なげる


 大きく振りかぶって、投げる。

 何度も何度も繰り返し、まるでその為に生きているように、呼吸さえ聴こえない。

 結果など気にしない。何も思わない。ただひたすらに投げる。投げ続けている。

 どこに行くのか、どこにあるのか、それすらも考えないまま。

 一人の人間。男か女かも解らない。その投げ続ける人は、勢い良く、力一杯投げ続ける。

 朝から晩まで、その次もその次の日も、ただ投げる事を繰り返す。

 その全てに意味があるのだろうか。

 あるとも言えるし、無いとも言える。はっきりとは解らない。何を求めるかによるだろう。
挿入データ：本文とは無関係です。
$ cat config.mk
export PLATFORM = sky130hd
export DESIGN_NAME = zkbk_issue_arbiter_flat
export DESIGN_NICKNAME = d
export VERILOG_FILES = /design/src/rtl/zkbk_issue_arbiter_if.sv /design/src/rtl/zkbk_issue_arbiter.sv /design/src/flat_wrapper.sv
export SDC_FILE = /design/constraint.sdc
export NUM_CORES = 1
export LEC_CHECK = 0
export CAP_MARGIN = 15
export CORE_MARGIN = 2
export CORE_UTILIZATION = 45
export CTS_CLUSTER_SIZE = 40
export DETAILED_ROUTE_END_ITERATION = 12
export GPL_TIMING_DRIVEN = 0
export PLACE_DENSITY = 0.74
export SLEW_MARGIN = 20
export SYNTH_ARGS = -nofsm -noshare
export SYNTH_HDL_FRONTEND = slang
export SYNTH_SLANG_ARGS = --single-unit
$ cat constraint.sdc
create_clock -name clk -period 4.24 [get_ports clk]
set_clock_uncertainty 0.05 [all_clocks]
set_input_delay 0.424 -clock clk [delete_from_list [all_inputs] [get_ports clk]]
set_output_delay 0.424 -clock clk [all_outputs]
set_load 0.02 [all_outputs]
## config.mk

```make
export PLATFORM = sky130hd
export DESIGN_NAME = mem_fill_pattern
export DESIGN_NICKNAME = d
export VERILOG_FILES = /design/src/rtl/mem_fill_pkg.sv /design/src/rtl/mem_fill_pattern.sv
export SDC_FILE = /design/constraint.sdc
export NUM_CORES = 1
export LEC_CHECK = 0
export ABC_CLOCK_PERIOD_IN_PS = 1800
export BUFFER_PORTS_ARGS = -buffer_cell sky130_fd_sc_hd__buf_2
export CAP_MARGIN = 30
export CELL_PAD_IN_SITES_DETAIL_PLACEMENT = 1
export CELL_PAD_IN_SITES_GLOBAL_PLACEMENT = 1
export CORE_AREA = 10 10 55 57
export DETAILED_ROUTE_END_ITERATION = 12
export DIE_AREA = 0 0 65 67
export GPL_ROUTABILITY_DRIVEN = 0
export PLACE_DENSITY_LB_ADDON = 0.1
export SLEW_MARGIN = 20
export SYNTH_ARGS = -nofsm -noshare
export SYNTH_HDL_FRONTEND = slang
export SYNTH_SLANG_ARGS = --single-unit
```

## constraint.sdc

```tcl
create_clock -name vclk -period 1.8
set_input_delay 0 -clock vclk [all_inputs]
set_output_delay 0 -clock vclk [all_outputs]
set_load 0.05 [all_outputs]
```

## src/rtl/mem_fill_pkg.sv

```systemverilog
// Shared types and constants for the memory fill/check engine.
// State encoding, pattern mode codes and default widths.
package mem_fill_pkg;
  localparam int DEF_ADDR_W   = 16;
  localparam int DEF_DATA_W   = 8;
  localparam int DEF_ERRCNT_W = 8;

  localparam logic [1:0] MODE_CONST    = 2'd0;
  localparam logic [1:0] MODE_ADDR_XOR = 2'd1;
  localparam logic [1:0] MODE_INCR     = 2'd2;

  typedef enum logic [1:0] {
    IDLE,
    WRITE,
    READ,
    DONE
  } state_t;
endpackage

```

## src/rtl/mem_fill_pattern.sv

```systemverilog
// Pattern generator shared by the write and compare paths.
// Reserved mode falls back to the constant seed.
module mem_fill_pattern
  import mem_fill_pkg::*;
#(
  parameter int DATA_W = DEF_DATA_W
) (
  input  logic [1:0]        i_mode,
  input  logic [DATA_W-1:0] i_seed,
  input  logic [DATA_W-1:0] i_idx,
  input  logic [DATA_W-1:0] i_addr,
  output logic [DATA_W-1:0] o_data
);
  always_comb begin
    o_data = i_seed;
    case (i_mode)
      MODE_ADDR_XOR: o_data = i_addr ^ i_seed;
      MODE_INCR:     o_data = i_seed + i_idx;
      default:       o_data = i_seed;
    endcase
  end
endmodule

```

==> results of run 1 <==
[logic make-up after synthesis]
kind of cell | after synthesis | synth area share (%)
compound gates | 31 | 35.3
simple gates | 24 | 22.4
mux | 4 | 6.78
buf+inv | 13 | 8.01
fa+ha+maj | 10 | 21.8
xor+xnor | 4 | 5.75
[metrics by stage]
step                      setup TNS (ns)  instances  utilization [%]  cell area [um^2]  setup WS, ns
final                                  0        148             45.8               890        0.0989
after global routing             -0.0518        148             45.8               890       -0.0292
after CTS                              0        147             43.2               840        0.0491
after detailed placement        -0.00531        147             43.1               837      -0.00531
after global placement                 0        147             43.1               837        0.0361
after floorplan                   -0.148         86                -               622        -0.148
[worst max path at each step]
stage | end | slack [ns] | cells past startpoint
finish | o_data[6] | 0.1 | 11
global route | o_data[6] | -0.03 | 11
CTS | o_data[6] | 0.05 | 11
detailed placement | o_data[6] | -0.005 | 11
global placement | o_data[6] | 0.04 | 11
floorplan | o_data[6] | -0.15 | 9
[cell usage after synthesis]
cell	number
a21oi_1	4
nand2_1	5
mux2_2	1
o311ai_1	1
o21ai_0	8
ha_1	9
o21ai_1	2
o21bai_1	1
clkbuf_1	2
xnor2_1	2
nor2b_1	6
o22ai_1	2
a211oi_1	1
o31ai_1	1
xor2_1	2
nor2_1	3
a211oi_4	1
nor3_2	1
and3_1	1
a21o_2	1
mux2i_1	3
o2111a_1	1
buf_1	1
fa_1	1
a31oi_1	1
a22oi_1	4
nand2b_1	4
a32oi_1	2
inv_1	10
nor3b_1	3
a21o_1	1
nor3_1	1
[power breakdown]
part	internal [W]	switching, W
Combinational	0.000139	0.000211
Sequential	0	0
Clock	0	0
Total	0.000139	0.000211
[per-layer routing]
metal / wire (um) / up-vias / share of wire (%)
met3: 109 / 0 / 5.1
met5: 0 / - / 0
met1: 905 / 341 / 42
li1: - / 381 / -
met4: 0 / 0 / 0
met2: 1140 / 25 / 53
[critical path: cells and delay by family]
| kind | cells | cell delay [ns] |
|---|---|---|
| buf+inv | 3 | 0.34 |
| fa+ha+maj | 2 | 0.49 |
| simple gates | 2 | 0.22 |
| xor+xnor | 1 | 0.18 |
| compound gates | 3 | 0.47 |
[layout make-up]
cell class                      instances  area, um^2  area share (%)
Inverter                               10        37.5            4.22
Multi-Input combinational cell         73         601            67.5
Tap cell                               27        33.8            3.80
Timing Repair Buffer                   38         218            24.5
[repair_timing]
item,CTS,global route
endpoints found under the hold margin,0,0
pin swaps,0,7
gates resized for setup,1,11
gates cloned,0,0
endpoints found under the setup margin,1,3
setup buffers,0,1
==> Implementation_results.wiki, run 1 <==
{| class="wikitable"
! Metric !! Value
|-
| Residual DRC count || 0
|-
| Maximum Capacitance Violations || 0
|-
| Total global routing track utilization || 9.19%
|-
| Worst-path cell with the longest stage delay || fa_2
|-
| Data arrival at the endpoint of the critical path || around 1.7 ns
|-
| Count of sequential standard cells || 0
|-
| Slew headroom || 74.8%
|-
| Share of the synthesized area in the top cell type || 18.5%
|-
| Mapped Nets || 122
|-
| Dominant cells by area after synthesis || ha_1, o21ai_0, inv_1
|-
| Biggest area consumer among synthesized cells || ha_1
|-
| Required @ worst endpoint || around 1.8 ns
|-
| Router iterations before antenna repair || 3
|-
| Sequential cell area || 0 um^2
|-
| Number of hold violations in the final report || 0
|-
| Via count of the first global-routing pass || 847
|-
| Chain of cells forming the critical path || buf_4 > ha_4 > inv_2 > fa_2 > nor2b_1 > o21ai_1 > nand2b_1 > a31oi_1 > xor2_1 > o311ai_2 > buf_6
|-
| Final WL || about 2200 um
|-
| Total Die Area || 4360 um^2
|-
| Start point of the critical path || i_seed[0]
|-
| Most common cell after layout, fill and taps aside || buf_2
|-
| Global-route wire length before repair || between 3000 and 4000 um
|-
| Sequential share of the synthesized area || 0%
|-
| Residual antenna-violating net count after detailed routing || 0
|-
| Endpoint of the worst hold-timing path || o_data[6]
|-
| Crit. End Element || output port
|-
| Via density per instance || ~5.0
|-
| Initial antenna violation count || 0
|-
| Startpoint class of the critical path || primary input
|-
| Largest net degree at the start of global routing || 13
|-
| Ratio of total power to cell area || 393 nW/um^2
|-
| M1 GR Usage || under 10%
|-
| Core region area || 1940 um^2
|-
| Crit Path Class || primary input to output port
|-
| Highest-count cells in the layout ignoring fill and taps || buf_2, inv_1, ha_1
|-
| Leakage Power || 0.433 nW
|-
| Instance count along the most critical hold path || 4
|-
| Class of the most critical hold timing path || primary input to output port
|-
| Setup violators final || 0
|-
| Tcrit/Tclk final || about 95%
|-
| Avg Cell Area, Syn || 7.09 um^2
|-
| Average wire per standard cell || 14.5 um
|-
| Outcome || complete, no violations
|-
| Fraction of final layout cells with drive strength greater than 1 || 39.7%
|-
| Chip Height || between 60 and 70 um
|-
| Count of clock-net buffers in the final layout || 0
|-
| HPWL after detailed placement || roughly 1800 um
|-
| Met3 usage in global routing || about 1.8%
|-
| Maximum vdd drop || 0.192 mV
|-
| Largest stage delay, worst path || 0.36 ns
|-
| Total inserted antenna cells || 0
|-
| Die X-Extent || between 60 and 70 um
|-
| Overall power after layout || 0.000349 W
|-
| Number of I/O pins || 34
|-
| Violation count after the first detailed-routing iteration || 9
|-
| Cell row count || 16
|-
| Layout area overhead || 46.0%
|-
| Count of mapped cells out of synthesis || 86
|-
| Fmax || 588 MHz
|-
| Number of distinct standard cells referenced by the synthesized netlist || 32
|-
| Count of filler cells inserted in the layout || 268
|-
| Summed instance area of the synthesized netlist || a little over 600 um^2
|-
| Highest net fanout along the worst path || 3
|-
| Starting density of the core || about a third
|-
| Final #Nets || 159
|-
| Remaining global-route overflow || 0
|-
| DR vias || 747
|-
| Busiest layer in global routing || met2
|-
| Synth Warn # || 0
|-
| Grt met2 use || 19.5%
|-
| Slew Viols, Final || 0
|-
| Final worst path period need || between 1.5 and 2 ns
|-
| Hold path start || i_seed[6]
|-
| Worst hold slack || 0.405 ns
|-
| Number of buffers added to fix hold violations after cts || 0
|-
| Number of input and output port buffers inserted || 34
|-
| Transition at the pin with the smallest max-transition slack || 0.378 ns
|}
Note: power is estimated with default switching activity, not from simulation.
==> run 2: changes to the inputs <==
ABC_CLOCK_PERIOD_IN_PS = 1700   (was 1800)
clock period = 1.7 ns   (was 1.8 ns; I/O delays follow)
==> run 2 against run 1 <==
Compared with the run above: via count up 5.5%; global-route usage up 0.71 points; sequential share of layout area unchanged; setup slack improved by 0.0075 ns; critical endpoint unchanged; die area did not move; routed wire length rose by 6.9%; first-iteration DRC count rose to 3.3 times the previous value; design area grew 13%; total power is 19% higher; core utilization grew 5.9 points.
==> Implementation_results.wiki, run 2 (synthesis results as in run 1) <==
{| class="wikitable"
! Metric !! Value
|-
| Data arrival at the endpoint of the critical path || 1.59 ns (-0.11 ns)
|-
| Sequential cell area || 0 um^2 (unchanged)
|-
| Met2 Routed Length || 1230 um (+8.4%)
|-
| Die X-Extent || 65 um (unchanged)
|-
| Total inserted antenna cells || 0 (unchanged)
|-
| Fmax || 627 MHz
|-
| DR vias || 788 (+5.5%)
|-
| Residual antenna-violating net count after detailed routing || 0 (unchanged)
|-
| Top layer in use || met3
|-
| Count of clock-net buffers in the final layout || 0 (unchanged)
|-
| Maximum vdd drop || 0.171 mV (-11%)
|-
| Violation count after the first detailed-routing iteration || 30 (+21)
|-
| Starting density of the core || 31.4% (unchanged)
|-
| RSZ-0062 raised after global routing || true
|-
| Total Negative Setup Slacks || 0 ns (unchanged)
|-
| Final worst path period need || 1.59 ns
|-
| Router iterations before antenna repair || 3 (unchanged)
|-
| Final instance count without filler cells || 154 (+4.1%)
|-
| Chip Height || 67 um (unchanged)
|-
| Setup violators final || 0 (unchanged)
|-
| Cell row count || 16 (unchanged)
|-
| Core region area || 1940 um^2 (unchanged)
|-
| Outcome || complete, no violations
|-
| Class of the most critical hold timing path || primary input to output port
|-
| Tcrit/Tclk final || between 90% and 100%
|-
| Routed metal-1 wire length || 942 um (+4.1%)
|-
| Number of I/O pins || 34 (unchanged)
|-
| Placed Cells incl. Taps || 154 (+4.8%)
|-
| Highest net fanout along the worst path || 2 (-1)
|-
| Layout area overhead || 64.9%
|-
| Final WL || 2300 um (+6.9%)
|-
| Detail Route met3 WL || 126 um (+16%)
|-
| HPWL after detailed placement || 2000 um (+8.8%)
|-
| Largest net degree at the start of global routing || 12 (-1)
|-
| Count of sequential standard cells || 0 (unchanged)
|-
| Via count of the first global-routing pass || 888 (+4.8%)
|-
| Slew headroom || 73.7% (-1.1 points)
|-
| Ratio of total power to cell area || 413 nW/um^2 (+5.2%)
|-
| Slew Viols, Final || 0 (unchanged)
|-
| Residual DRC count || 0 (unchanged)
|-
| Total global routing track utilization || 9.90% (+0.71 points)
|-
| Layout Utilization || 51.7% (+5.9 points)
|-
| Average wire per standard cell || 14.9 um (+2.7%)
|-
| Crit Path Class || primary input to output port
|-
| Transition at the pin with the smallest max-transition slack || 0.394 ns (+0.0158 ns)
|-
| Crit. End Element || output port
|-
| Number of post-CTS setup repair buffers || 0 (unchanged)
|-
| Via density per instance || 5.12 (+1.4%)
|-
| Most common cell after layout, fill and taps aside || buf_2
|-
| Leakage Power || 0.475 nW (+9.7%)
|-
| Count of filler cells inserted in the layout || 270 (+0.75%)
|-
| Number of input and output port buffers inserted || 34 (unchanged)
|-
| Overall power after layout || 0.000415 W (+19%)
|-
| Total Die Area || 4360 um^2 (unchanged)
|-
| Global-route wire length before repair || 3720 um (+6.3%)
|-
| Number of hold violations in the final report || 0 (unchanged)
|-
| Required @ worst endpoint || 1.70 ns (-0.10 ns)
|-
| Initial antenna violation count || 0 (unchanged)
|-
| Remaining global-route overflow || 0 (unchanged)
|-
| Maximum Capacitance Violations || 0 (unchanged)
|-
| Fraction of final layout cells with drive strength greater than 1 || 47.2% (+7.6 points)
|-
| Highest-count cells in the layout ignoring fill and taps || buf_2, buf_4, inv_1, nor2b_1, o21ai_0
|-
| Worst hold slack || 0.415 ns (+0.0106 ns)
|-
| Final #Nets || 165 (+3.8%)
|-
| Startpoint class of the critical path || primary input
|}
run 2: cell types whose count changed in the layout (fill, tap and decap cells not counted):
cell,delta
o21ai_2,+2
o21ai_1,-2
o311ai_2,-1
ha_1,-3
ha_4,+3
buf_4,+4
buf_8,+2
o311ai_4,+1
inv_1,-1
inv_2,+1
 全ての球を投げ終えれば自分で球を探しに行き、最後の一球が見付かるまで戻らない。投げない。

 そして全部見付けては投げる、繰り返す。

 疲れも感じないのだろう。

 むしろ投げれば投げる程元気が出る。

 一つ一つを諦めて、ただ投げる事だけを続け。一つ一つ軽くなっていく体と心が、嬉しそうに弾んでる。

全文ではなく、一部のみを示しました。